::: Dataset records
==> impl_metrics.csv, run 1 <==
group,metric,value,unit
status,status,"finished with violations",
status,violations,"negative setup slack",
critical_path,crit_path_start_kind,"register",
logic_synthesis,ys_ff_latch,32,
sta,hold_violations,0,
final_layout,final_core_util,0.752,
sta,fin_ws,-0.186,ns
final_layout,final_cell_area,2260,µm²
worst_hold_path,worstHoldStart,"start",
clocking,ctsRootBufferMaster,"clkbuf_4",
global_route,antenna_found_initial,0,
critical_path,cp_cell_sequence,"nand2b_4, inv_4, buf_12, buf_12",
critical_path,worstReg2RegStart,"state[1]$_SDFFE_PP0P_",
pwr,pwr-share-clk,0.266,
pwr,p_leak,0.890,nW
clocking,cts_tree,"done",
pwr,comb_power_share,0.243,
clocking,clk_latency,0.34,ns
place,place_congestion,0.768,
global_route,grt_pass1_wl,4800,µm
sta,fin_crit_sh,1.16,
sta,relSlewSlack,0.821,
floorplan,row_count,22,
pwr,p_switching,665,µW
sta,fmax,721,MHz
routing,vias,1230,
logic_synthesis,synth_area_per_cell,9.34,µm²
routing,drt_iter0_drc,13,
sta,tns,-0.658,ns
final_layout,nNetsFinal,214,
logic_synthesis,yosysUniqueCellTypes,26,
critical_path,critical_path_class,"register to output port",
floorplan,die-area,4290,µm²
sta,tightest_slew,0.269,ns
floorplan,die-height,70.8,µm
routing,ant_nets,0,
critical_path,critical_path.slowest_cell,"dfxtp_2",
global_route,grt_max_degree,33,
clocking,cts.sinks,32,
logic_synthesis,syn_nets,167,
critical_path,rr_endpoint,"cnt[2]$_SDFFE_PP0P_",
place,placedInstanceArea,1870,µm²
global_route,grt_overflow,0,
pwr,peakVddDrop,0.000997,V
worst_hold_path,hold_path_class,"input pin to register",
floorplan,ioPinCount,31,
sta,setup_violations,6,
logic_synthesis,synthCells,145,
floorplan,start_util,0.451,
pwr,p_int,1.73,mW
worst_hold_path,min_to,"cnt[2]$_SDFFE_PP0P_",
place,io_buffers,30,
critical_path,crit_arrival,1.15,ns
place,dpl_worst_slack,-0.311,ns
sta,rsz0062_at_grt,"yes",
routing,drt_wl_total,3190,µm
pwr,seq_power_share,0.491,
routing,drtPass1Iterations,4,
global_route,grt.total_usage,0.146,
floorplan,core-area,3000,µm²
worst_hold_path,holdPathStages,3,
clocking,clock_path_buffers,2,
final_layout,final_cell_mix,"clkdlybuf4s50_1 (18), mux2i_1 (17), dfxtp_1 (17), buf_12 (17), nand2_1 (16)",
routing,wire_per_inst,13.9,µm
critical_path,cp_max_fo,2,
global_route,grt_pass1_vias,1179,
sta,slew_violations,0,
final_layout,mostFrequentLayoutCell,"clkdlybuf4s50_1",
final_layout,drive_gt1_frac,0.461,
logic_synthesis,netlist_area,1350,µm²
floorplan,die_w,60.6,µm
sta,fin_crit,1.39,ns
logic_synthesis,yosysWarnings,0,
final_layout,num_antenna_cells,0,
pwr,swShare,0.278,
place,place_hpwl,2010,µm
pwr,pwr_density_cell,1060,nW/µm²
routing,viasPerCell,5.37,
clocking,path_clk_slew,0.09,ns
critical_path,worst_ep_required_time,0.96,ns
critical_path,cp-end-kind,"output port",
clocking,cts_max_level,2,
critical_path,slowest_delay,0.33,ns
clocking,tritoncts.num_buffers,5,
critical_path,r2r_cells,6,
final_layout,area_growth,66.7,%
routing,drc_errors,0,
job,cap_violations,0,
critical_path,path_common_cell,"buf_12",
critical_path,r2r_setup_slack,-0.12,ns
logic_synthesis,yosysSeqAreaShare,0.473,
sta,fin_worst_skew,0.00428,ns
File: src/rtl/d_input_debouncer.sv
// d_input_debouncer: resynchronises a raw input and accepts a new level only after it holds for STABLE_CYCLES cycles
module d_input_debouncer #(
    parameter int SYNC_STAGES   = 2,
    parameter int STABLE_CYCLES = 4
) (
    input  logic clk,
    input  logic reset,
    input  logic din_raw,
    input  logic enable,
    output logic d_out,
    output logic rise,
    output logic fall,
    output logic busy
);
    localparam int CNT_W = $clog2(STABLE_CYCLES) + 1;
    localparam logic [CNT_W-1:0] TERM = CNT_W'(STABLE_CYCLES - 1);
    typedef enum logic {IDLE, COUNT} state_t;
    state_t state_q, state_d;
    logic [SYNC_STAGES-1:0] sync_q;
    logic [CNT_W-1:0] cnt_q, cnt_d;
    logic d_out_q, d_out_d, rise_q, rise_d, fall_q, fall_d, busy_q;
    logic s, qual, take;
    if (SYNC_STAGES < 2 || STABLE_CYCLES < 1) begin : g_bad_params
        $fatal(1, "d_input_debouncer: SYNC_STAGES must be >= 2 and STABLE_CYCLES >= 1");
    end
    assign s    = sync_q[SYNC_STAGES-1];
    assign qual = enable && (s != d_out_q);
    // A single-cycle qualification resolves straight from IDLE
    assign take = qual && (state_q == COUNT || STABLE_CYCLES == 1) && (cnt_q == TERM);
    always_comb begin
        state_d = (qual && !take) ? COUNT : IDLE;
        cnt_d   = (qual && !take) ? ((state_q == COUNT) ? cnt_q + CNT_W'(1) : CNT_W'(1)) : '0;
        d_out_d = take ? s : d_out_q;
        rise_d  = take && s;
        fall_d  = take && !s;
    end
    always_ff @(posedge clk or negedge reset) begin
        if (!reset) begin
            sync_q  <= '0;
            state_q <= IDLE;
            cnt_q   <= '0;
            d_out_q <= 1'b0;
            rise_q  <= 1'b0;
            fall_q  <= 1'b0;
            busy_q  <= 1'b0;
        end else begin
            sync_q  <= {sync_q[SYNC_STAGES-2:0], din_raw};
            state_q <= state_d;
            cnt_q   <= cnt_d;
            d_out_q <= d_out_d;
            rise_q  <= rise_d;
            fall_q  <= fall_d;
            busy_q  <= (cnt_d != '0);
        end
    end
    assign d_out = d_out_q;
    assign rise  = rise_q;
    assign fall  = fall_q;
    assign busy  = busy_q;
endmodule

File: config.mk
export PLATFORM = sky130hd
export DESIGN_NAME = d_input_debouncer
export DESIGN_NICKNAME = d
export VERILOG_FILES = /design/src/rtl/d_input_debouncer.sv
export SDC_FILE = /design/constraint.sdc
export NUM_CORES = 1
export LEC_CHECK = 0
export ABC_AREA = 1
export CAP_MARGIN = 30
export CORE_AREA = 2 2 39 41
export DETAILED_ROUTE_END_ITERATION = 10
export DIE_AREA = 0 0 41 43
export DONT_BUFFER_PORTS = 1
export PLACE_DENSITY_LB_ADDON = 0.25
export SETUP_SLACK_MARGIN = 0.3
export SLEW_MARGIN = 20
export SYNTH_ARGS = -nofsm -noshare
export SYNTH_HDL_FRONTEND = slang
export SYNTH_SLANG_ARGS = --single-unit
File: constraint.sdc
create_clock -name clk -period 1.35 [get_ports clk]
set_input_delay 0.0675 -clock clk [delete_from_list [all_inputs] [get_ports clk]]
set_output_delay 0.0675 -clock clk [all_outputs]
set_load 0.1 [all_outputs]
# Word level (Yosys, flattened, before mapping)
# Cells that the tools add are included.
[classes] addsub=1 eq_ne=2 n_mux=3 reduce_logical=9
[op_table] operator="$logic_and 1x1->1" count=6
[op_table] operator="$mux 3" count=2
[op_table] operator="$add 3x1->3 const B" count=1
[op_table] operator="$eq 3x2->1 const B" count=1
[op_table] operator="$reduce_bool 3->1" count=1
[op_table] operator="$logic_not 1->1" count=2
[op_table] operator="$mux 1" count=1
[op_table] operator="$ne 1x1->1" count=1
[totals] ff_bits=10 input_bits=4 out_inout_bits=4 wordCells=22

# Logic depth before layout (Yosys ltp)
[depth] word_depth=8 mapped_depth=7 depth_no_buf=7

# Worst setup path after synthesis
# OpenSTA, ideal clock, no wires.
[synth_path] path_type="reg2reg" from="register d_out_q, in the netlist d_out" to="register d_out_q, in the netlist d_out" setup_ps=120 arrival_ps=1429 required_ps=1230 path_slack_ps=-199 path_stages_with_launch=6 path_buffers=0 period_less_slack_ps=1549 cell_sequence="dfrtp_1 nand2_1 nand3_2 nor2_2 nand2_1 nand2_1"
[synth_via] elab_chain_cells=4
[synth_rtl] item="from (decl)" line="21" rtl="logic d_out_q, d_out_d, rise_q, rise_d, fall_q, fall_d, busy_q;"
[synth_rtl] item="from (signal assigned)" line="50" rtl="d_out_q <= d_out_d;"
[synth_rtl] item="$ne 1x1->1" line="27" rtl="assign qual = enable && (s != d_out_q);"
[synth_rtl] item="$logic_and 1x1->1" line="27"
[synth_rtl] item="$logic_and 1x1->1 (2 in a row)" line="29" rtl="assign take = qual && (state_q == COUNT || STABLE_CYCLES == 1) && (cnt_q == TERM);"
# Every way passes these cells.
# A chain may end at the register's enable or synchronous reset.

# Worst setup path in the final report
[layout_path] from="register cnt_q[0]" to="register busy_q, in the netlist busy"
[layout_via] elab_chain_cells=6 elab_cells_between_ends=8 cone_classes="add/sub: 1; eq/ne: 1; mux: 2; reduce/logical: 4"
[layout_rtl] item="from (decl)" line="20" rtl="logic [CNT_W-1:0] cnt_q, cnt_d;"
[layout_rtl] item="from (signal assigned)" line="49" rtl="cnt_q <= cnt_d;"
[layout_rtl] item="branches (longest 4 deep; another with $add 3x1->3)"
[layout_rtl] item="$mux 3 (*)" line="32" rtl="cnt_d = (qual && !take) ? ((state_q == COUNT) ? cnt_q + CNT_W'(1) : CNT_W'(1)) : '0;"
[layout_rtl] item="$reduce_bool 3->1 (*)" line="53" rtl="busy_q <= (cnt_d != '0);"
[layout_rtl] item="to (signal assigned)" line="53"
[layout_rtl] item="to (decl)" line="21"
# Every way passes the cells marked *.

==> qor.csv <==
stage;metric;value;unit
clocking;CTS Buffer Depth;2;
synthesis;#FFs+latches synth;10;
drt;Detailed Routing Iterations Pass 1;3;
drt;violation count after the first detailed-routing iteration;3;
power_and_ir_drop;Leak Pwr;0.329;nW
clocking;Reg clk slew, reported paths;0.07;ns
clocking;worst-skew pair later-pin latency;0.26;ns
power_and_ir_drop;net switching power;0.149;mW
finish;final design area excluding fillers;618;um2
global_routing;total overflow reported by the global router;0;
worst_setup_path;Data arrival, critical path;1.33;ns
sta;crit share post-route;83.3;%
drt;Routed WL;792;um
clocking;Sinks on Clock Net;10;
power_and_ir_drop;Logic pwr share;9.3;%
finish;sequential cell area;254;um2
clocking;Clk Tree Root Cell;sky130_fd_sc_hd__clkbuf_4;
global_routing;global-route wire length before repair;1.24;mm
finish;total of fill cells in the finished design;137;
worst_setup_path;reg-to-reg slack, setup;0.23;ns
synthesis;Yosys warnings;0;
power_and_ir_drop;Flop pwr share;49.2;%
sta;worst clock skew;0.00132;ns
job;max cap viols;0;
drt;average detailed-routed wire length per instance;10.7;um
synthesis;share of Yosys cell area claimed by the top area cell type;58.1;%
hold_path;Hold/Removal Path Class;input pin to register;
worst_setup_path;kind of end point of the critical path;register;
sta;Max Slew Vio Count;0;
finish;Synth-to-Final Area Change;43.6;%
worst_setup_path;Req. time, crit path;1.55;ns
sta;crit path setup slack, layout;0.226;ns
sta;min cycle time layout;1.12;ns
synthesis;synthesized instance count;44;
drt;routed vias;306;
power_and_ir_drop;switching power as a share of total power;23.2;%
worst_setup_path;top fanout value on the critical path;4;
placement;post-DP HPWL;563;um
synthesis;sequential area share after synthesis;58.1;%
power_and_ir_drop;share of total power in the clock network;41.6;%
placement;Placed Cells incl. Taps;64;
clocking;TritonCTS clock tree;done;
finish;final instance count without filler cells;74;
global_routing;largest net degree at the start of global routing;11;
sta;RSZ-0062 raised after global routing;yes;
global_routing;antenna violations before repair;0;
sta;Fmax achieved;889;MHz
floorplan;number of standard-cell rows in the floorplan;14;
synthesis;syn_nets;50;
sta;Post-Route Hold Slack;0.0679;ns
floorplan;horizontal extent of the die;41;um
clocking;depth of the CTS H-tree;1;
synthesis;Area contributors post-synth;sky130_fd_sc_hd__dfrtp_1 58%, sky130_fd_sc_hd__nand2_1 9.6%, sky130_fd_sc_hd__inv_1 6.1%;
sta;final-report hold violation count;0;
finish;utilization after layout;44.7;%
sta;Slew Limit Headroom;69.5;%
placement;port bufs;0;
worst_setup_path;CP startpoint kind;register;
status;outcome;finished clean;
floorplan;total core area;1380;um2
drt;antenna viol nets, final;0;
global_routing;All-Layer GR Usage;10.8;%
placement;DP Area;507;um2
sta;final number of setup-violating endpoints;0;
synthesis;average size of a mapped cell;9.78;um2
power_and_ir_drop;worst supply voltage drop on vdd;0.637;mV
floorplan;I/O Pins;8;
synthesis;largest area contributor in the netlist;sky130_fd_sc_hd__dfrtp_1;
synthesis;count of unique library cells instantiated by Yosys;12;
drt;vias per cell;4.14;
floorplan;initial core utilization;31.1;%
power_and_ir_drop;cell-internal power;0.495;mW
finish;highest-count cells in the layout ignoring fill and taps;9 x sky130_fd_sc_hd__nand2_1, 9 x sky130_fd_sc_hd__dfrtp_1, 6 x sky130_fd_sc_hd__inv_1, 6 x sky130_fd_sc_hd__buf_4, 4 x sky130_fd_sc_hd__nand2_2;
finish;Antenna diodes;0;
drt;DRC violations left;0;
clocking;number of CTS-inserted buffers;3;
floorplan;Die Footprint;1760;um2
global_routing;via count of the first global-routing pass;318;
floorplan;Die Y-Extent;43;um
placement;setup slack after placement;0.181;ns
finish;Layout Nets;65;
synthesis;total standard cell area after synthesis;430;um2
worst_setup_path;WS Path Type;register to register;
sta;transition time at the pin with the least slew margin;0.455;ns
power_and_ir_drop;total power per unit cell area;1040;nW/um2
power_and_ir_drop;Design Power;0.644;mW
sta;setup TNS after final layout;0;ns
placement;RePlAce Congestion;0.752;
finish;area of the multi-input gates;181;um2
finish;fraction of final layout cells sized beyond drive strength 1;46.6;%
[repair_timing]
action                                 4_1_cts  5_1_grt
gates cloned                                 0        0
endpoints found under the hold margin       12        0
hold buffers                                 3        0
setup buffers                                2        1
setup endpoints to repair                    9        9
gates resized for setup                      5        1
pin swaps                                    4        2
[worst paths after layout]
kind / start / end / depth (start not counted)
min in group asynchronous: reset / cnt_q[1] / 1
max reg2reg: cnt_q[0] / busy / 7
max: cnt_q[0] / busy / 7
min: enable / cnt_q[0] / 4
max in group asynchronous: reset / d_out / 1
min reg2reg: sync_q[0] / sync_q[1] / 0
[power by group through the flow]
stage	clock network, mW	registers [mW]	logic [mW]
finish	0.268	0.317	0.0596
floorplan	0	0.334	0.0171
detailed placement	0	0.322	0.0378
global route	0.291	0.317	0.0644
CTS	0.279	0.317	0.0579
global placement	0	0.322	0.0374
[cell families (layout without fill, tap and decap cells)]
family	Yosys count	count (layout)	synth area share, %
compound gates	2	2	3.78
buf+inv	9	23	7.85
simple gates	21	21	24.4
flops	10	10	58.1
fa+ha+maj	2	2	5.81
[worst max-delay path, stage by stage (launching register included)]
cell and delay, ns:
sky130_fd_sc_hd__dfrtp_1 0.41, sky130_fd_sc_hd__ha_4 0.17, sky130_fd_sc_hd__ha_4 0.15, sky130_fd_sc_hd__nand2_4 0.08, sky130_fd_sc_hd__inv_4 0.04, sky130_fd_sc_hd__nor2_4 0.09
sky130_fd_sc_hd__nand2_2 0.06, sky130_fd_sc_hd__nand2_1 0.06
[metal layers]
metal / share of wire, % / track usage [%] / up-vias
met3: 2.9 / 3.14 / 2
li1: - / - / 159
met2: 50 / 14.4 / 8
met5: 0 / 0 / -
met1: 45 / 14.2 / 137
met4: 1.9 / 8.00 / 0
[sequential cells by signal, summed over array words and instances (netlist names)]
| name | count |
|---|---|
| fall | 1 |
| state_q | 1 |
| busy | 1 |
| sync_q | 2 |
| rise | 1 |
| cnt_q | 3 |
| d_out | 1 |
[cell type report]
class	count	share of cell area [%]
clock buffers	4	5.87
inverters	9	5.87
multi-input cells	25	29.4
flip-flops and latches	10	41.1
well taps	16	3.24
repair buffers	10	14.6
[cell usage after synthesis]
master and instances:
sky130_fd_sc_hd__a21oi_2 1, sky130_fd_sc_hd__nand2_2 3, sky130_fd_sc_hd__nor2_1 3, sky130_fd_sc_hd__nor2_4 1
sky130_fd_sc_hd__nand3_2 1, sky130_fd_sc_hd__dfrtp_1 10, sky130_fd_sc_hd__nand2_1 11, sky130_fd_sc_hd__inv_2 2
sky130_fd_sc_hd__o211ai_1 1, sky130_fd_sc_hd__inv_1 7, sky130_fd_sc_hd__nor2_2 2, sky130_fd_sc_hd__ha_1 2
(Power assumes the default switching activity.)
$ cat config.mk
export PLATFORM = sky130hd
export DESIGN_NAME = spi_rx_sclk_core
export DESIGN_NICKNAME = d
export VERILOG_FILES = /design/src/rtl/spi_rx_pkg.sv /design/src/rtl/spi_rx_sclk_core_sclk_gen.sv /design/src/rtl/spi_rx_sclk_core.sv
export SDC_FILE = /design/constraint.sdc
export NUM_CORES = 1
export LEC_CHECK = 0
export ABC_AREA = 1
export ABC_CLOCK_PERIOD_IN_PS = 1400
export BUFFER_PORTS_ARGS = -buffer_cell sky130_fd_sc_hd__buf_2
export CAP_MARGIN = 25
export CORE_MARGIN = 2
export CORE_UTILIZATION = 35
export CTS_BUF_LIST = sky130_fd_sc_hd__clkbuf_4 sky130_fd_sc_hd__clkbuf_8
export DETAILED_ROUTE_END_ITERATION = 10
export PLACE_DENSITY = 0.53
export SLEW_MARGIN = 20
export SYNTH_ARGS = -nofsm -noshare
export SYNTH_HDL_FRONTEND = slang
export SYNTH_SLANG_ARGS = --single-unit
$ cat constraint.sdc
create_clock -name clk_ext -period 1.4 [get_ports clk_ext]
set_input_delay 0.14 -clock clk_ext [delete_from_list [all_inputs] [get_ports clk_ext]]
set_output_delay 0.14 -clock clk_ext [all_outputs]
set_load 0.01 [all_outputs]
`src/rtl/prach_pkg.sv`:
```
// rtl/prach_pkg.sv - shared constants and state type for the PRACH half-band stage
package prach_pkg;

    localparam int PrachNumChannel = 32;
    localparam int PrachDataWidth  = 16;

    typedef enum logic [1:0] {
        WAIT_SYNC = 2'd0,
        PH0       = 2'd1,
        PH1       = 2'd2
    } hb2_sched_state_e;

endpackage

```
`src/rtl/prach_sdpram.sv`:
```
// rtl/prach_sdpram.sv - simple dual-port RAM, per-half write enable, registered read
module prach_sdpram #(
    parameter int DEPTH      = 64,
    parameter int ADDR_WIDTH = 6,
    parameter int HALF_WIDTH = 16
) (
    input  logic                      clk,
    input  logic                      rst_n,
    input  logic [1:0]                we,
    input  logic [ADDR_WIDTH-1:0]     waddr,
    input  logic [2*HALF_WIDTH-1:0]   wdata,
    input  logic                      re,
    input  logic [ADDR_WIDTH-1:0]     raddr,
    output logic [2*HALF_WIDTH-1:0]   rdata
);

    logic [2*HALF_WIDTH-1:0] mem [DEPTH];

    always_ff @(posedge clk) begin
        if (we[0]) begin
            mem[waddr][HALF_WIDTH-1:0] <= wdata[HALF_WIDTH-1:0];
        end
        if (we[1]) begin
            mem[waddr][2*HALF_WIDTH-1:HALF_WIDTH] <= wdata[2*HALF_WIDTH-1:HALF_WIDTH];
        end
    end

    // Read register doubles as the output register, so it returns zero when idle.
    always_ff @(posedge clk or negedge rst_n) begin
        if (!rst_n) begin
            rdata <= '0;
        end else if (re) begin
            rdata <= mem[raddr];
        end else begin
            rdata <= '0;
        end
    end

endmodule

```
`src/rtl/prach_hb2_sched.sv`:
```
// rtl/prach_hb2_sched.sv - splits TDM channel pairs into two polyphase lanes, emits bursts
module prach_hb2_sched
    import prach_pkg::*;
#(
    parameter int NUM_CHANNEL = PrachNumChannel,
    parameter int DATA_WIDTH  = PrachDataWidth
) (
    input  logic                  clk,
    input  logic                  rst_n,
    input  logic [DATA_WIDTH-1:0] din_dq,
    input  logic                  din_dv,
    input  logic [7:0]            din_chn,
    input  logic                  sync_in,
    output logic [DATA_WIDTH-1:0] dout_dp1,
    output logic [DATA_WIDTH-1:0] dout_dp2,
    output logic                  dout_dv,
    output logic [7:0]            dout_chn,
    output logic                  sync_out,
    output logic                  err_chn,
    output logic                  err_sticky
);

    localparam int CW = $clog2(NUM_CHANNEL);
    localparam logic [CW-1:0] LAST = CW'(NUM_CHANNEL - 1);

    hb2_sched_state_e state, state_nx;
    logic [CW-1:0]    exp_chn, exp_nx;
    logic             wb, wb_nx;
    logic             sync_pend, pend_nx;
    logic             sticky_nx;
    logic             err;
    logic             launch;
    logic [1:0]       ram_we;
    logic [CW-1:0]    ram_wchn;

    logic             valid_sync;
    logic             chn_ok;

    logic             rd_busy;
    logic [CW-1:0]    rd_cnt;
    logic             rd_bank;
    logic             rd_sync;
    logic [2*DATA_WIDTH-1:0] ram_rdata;

    assign valid_sync = sync_in & din_dv & (din_chn == 8'd0);
    assign chn_ok     = (din_chn == 8'(exp_chn));

    always_comb begin
        state_nx  = state;
        exp_nx    = exp_chn;
        wb_nx     = wb;
        pend_nx   = sync_pend;
        sticky_nx = err_sticky;
        err       = 1'b0;
        launch    = 1'b0;
        ram_we    = 2'b00;
        ram_wchn  = exp_chn;
        if (valid_sync) begin
            state_nx  = PH0;
            exp_nx    = CW'(1);
            ram_we    = 2'b01;
            ram_wchn  = '0;
            sticky_nx = 1'b0;
            pend_nx   = 1'b1;
        end else if (sync_in) begin
            err      = 1'b1;
            state_nx = WAIT_SYNC;
        end else if (din_dv) begin
            case (state)
                PH0: begin
                    if (chn_ok) begin
                        ram_we = 2'b01;
                        exp_nx = exp_chn + 1'b1;
                        if (exp_chn == LAST) begin
                            state_nx = PH1;
                        end
                    end else begin
                        err      = 1'b1;
                        state_nx = WAIT_SYNC;
                    end
                end
                PH1: begin
                    if (chn_ok) begin
                        ram_we = 2'b10;
                        exp_nx = exp_chn + 1'b1;
                        if (exp_chn == LAST) begin
                            state_nx = PH0;
                            wb_nx    = ~wb;
                            launch   = 1'b1;
                            pend_nx  = 1'b0;
                        end
                    end else begin
                        err      = 1'b1;
                        state_nx = WAIT_SYNC;
                    end
                end
                default: ;
            endcase
        end
        if (err) begin
            sticky_nx = 1'b1;
        end
    end

    always_ff @(posedge clk or negedge rst_n) begin
        if (!rst_n) begin
            state      <= WAIT_SYNC;
            exp_chn    <= '0;
            wb         <= 1'b0;
            sync_pend  <= 1'b0;
            err_chn    <= 1'b0;
            err_sticky <= 1'b0;
        end else begin
            state      <= state_nx;
            exp_chn    <= exp_nx;
            wb         <= wb_nx;
            sync_pend  <= pend_nx;
            err_chn    <= err;
            err_sticky <= sticky_nx;
        end
    end

    // Readout runs to completion regardless of what the input FSM does next.
    always_ff @(posedge clk or negedge rst_n) begin
        if (!rst_n) begin
            rd_busy <= 1'b0;
            rd_cnt  <= '0;
            rd_bank <= 1'b0;
            rd_sync <= 1'b0;
        end else if (launch) begin
            rd_busy <= 1'b1;
            rd_cnt  <= '0;
            rd_bank <= wb;
            rd_sync <= sync_pend;
        end else if (rd_busy) begin
            rd_cnt <= rd_cnt + 1'b1;
            if (rd_cnt == LAST) begin
                rd_busy <= 1'b0;
            end
        end
    end

    always_ff @(posedge clk or negedge rst_n) begin
        if (!rst_n) begin
            dout_dv  <= 1'b0;
            dout_chn <= 8'd0;
            sync_out <= 1'b0;
        end else begin
            dout_dv  <= rd_busy;
            dout_chn <= rd_busy ? 8'(rd_cnt) : 8'd0;
            sync_out <= rd_busy & rd_sync & (rd_cnt == '0);
        end
    end

    prach_sdpram #(
        .DEPTH      (2 * NUM_CHANNEL),
        .ADDR_WIDTH (CW + 1),
        .HALF_WIDTH (DATA_WIDTH)
    ) u_ram (
        .clk   (clk),
        .rst_n (rst_n),
        .we    (ram_we),
        .waddr ({wb, ram_wchn}),
        .wdata ({din_dq, din_dq}),
        .re    (rd_busy),
        .raddr ({rd_bank, rd_cnt}),
        .rdata (ram_rdata)
    );

    assign dout_dp1 = ram_rdata[DATA_WIDTH-1:0];
    assign dout_dp2 = ram_rdata[2*DATA_WIDTH-1:DATA_WIDTH];

endmodule
```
::::::
Aim of the task >>
If a line comes after the one with "final_layout,final_cell_area,2260,µm²", leave it out; reproduce exactly every line of the material from the first up to and including that one.

Answer to this problem >>
==> impl_metrics.csv, run 1 <==
group,metric,value,unit
status,status,"finished with violations",
status,violations,"negative setup slack",
critical_path,crit_path_start_kind,"register",
logic_synthesis,ys_ff_latch,32,
sta,hold_violations,0,
final_layout,final_core_util,0.752,
sta,fin_ws,-0.186,ns
final_layout,final_cell_area,2260,µm²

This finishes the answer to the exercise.